**TASK OBJECTIVE:** Repeat the listing in full, exactly as it stands.

>>>

**config.mk**
```make
export PLATFORM = sky130hd
export DESIGN_NAME = line_pixel_stepper
export DESIGN_NICKNAME = d
export VERILOG_FILES = /design/src/lps_pkg.sv /design/src/lps_setup.sv /design/src/line_pixel_stepper.sv
export SDC_FILE = /design/constraint.sdc
export NUM_CORES = 1
export LEC_CHECK = 0
export BUFFER_PORTS_ARGS = -buffer_cell sky130_fd_sc_hd__buf_2
export CELL_PAD_IN_SITES_DETAIL_PLACEMENT = 1
export CELL_PAD_IN_SITES_GLOBAL_PLACEMENT = 1
export CORE_UTILIZATION = 45
export DETAILED_ROUTE_END_ITERATION = 8
export GPL_TIMING_DRIVEN = 0
export PLACE_DENSITY_LB_ADDON = 0.25
export RECOVER_POWER = 50
export SYNTH_ARGS = -nofsm -noshare
export SYNTH_HDL_FRONTEND = slang
export SYNTH_SLANG_ARGS = --single-unit
```
**constraint.sdc**
```tcl
create_clock -name clk -period 9.9 [get_ports clk]
set_clock_uncertainty 0.2 [all_clocks]
set_input_delay 0.495 -clock clk [delete_from_list [all_inputs] [get_ports clk]]
set_output_delay 0.495 -clock clk [all_outputs]
set_load 0.01 [all_outputs]
```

<<<

**TASK SOLUTION:**
**config.mk**
```make
export PLATFORM = sky130hd
export DESIGN_NAME = line_pixel_stepper
export DESIGN_NICKNAME = d
export VERILOG_FILES = /design/src/lps_pkg.sv /design/src/lps_setup.sv /design/src/line_pixel_stepper.sv
export SDC_FILE = /design/constraint.sdc
export NUM_CORES = 1
export LEC_CHECK = 0
export BUFFER_PORTS_ARGS = -buffer_cell sky130_fd_sc_hd__buf_2
export CELL_PAD_IN_SITES_DETAIL_PLACEMENT = 1
export CELL_PAD_IN_SITES_GLOBAL_PLACEMENT = 1
export CORE_UTILIZATION = 45
export DETAILED_ROUTE_END_ITERATION = 8
export GPL_TIMING_DRIVEN = 0
export PLACE_DENSITY_LB_ADDON = 0.25
export RECOVER_POWER = 50
export SYNTH_ARGS = -nofsm -noshare
export SYNTH_HDL_FRONTEND = slang
export SYNTH_SLANG_ARGS = --single-unit
```
**constraint.sdc**
```tcl
create_clock -name clk -period 9.9 [get_ports clk]
set_clock_uncertainty 0.2 [all_clocks]
set_input_delay 0.495 -clock clk [delete_from_list [all_inputs] [get_ports clk]]
set_output_delay 0.495 -clock clk [all_outputs]
set_load 0.01 [all_outputs]
```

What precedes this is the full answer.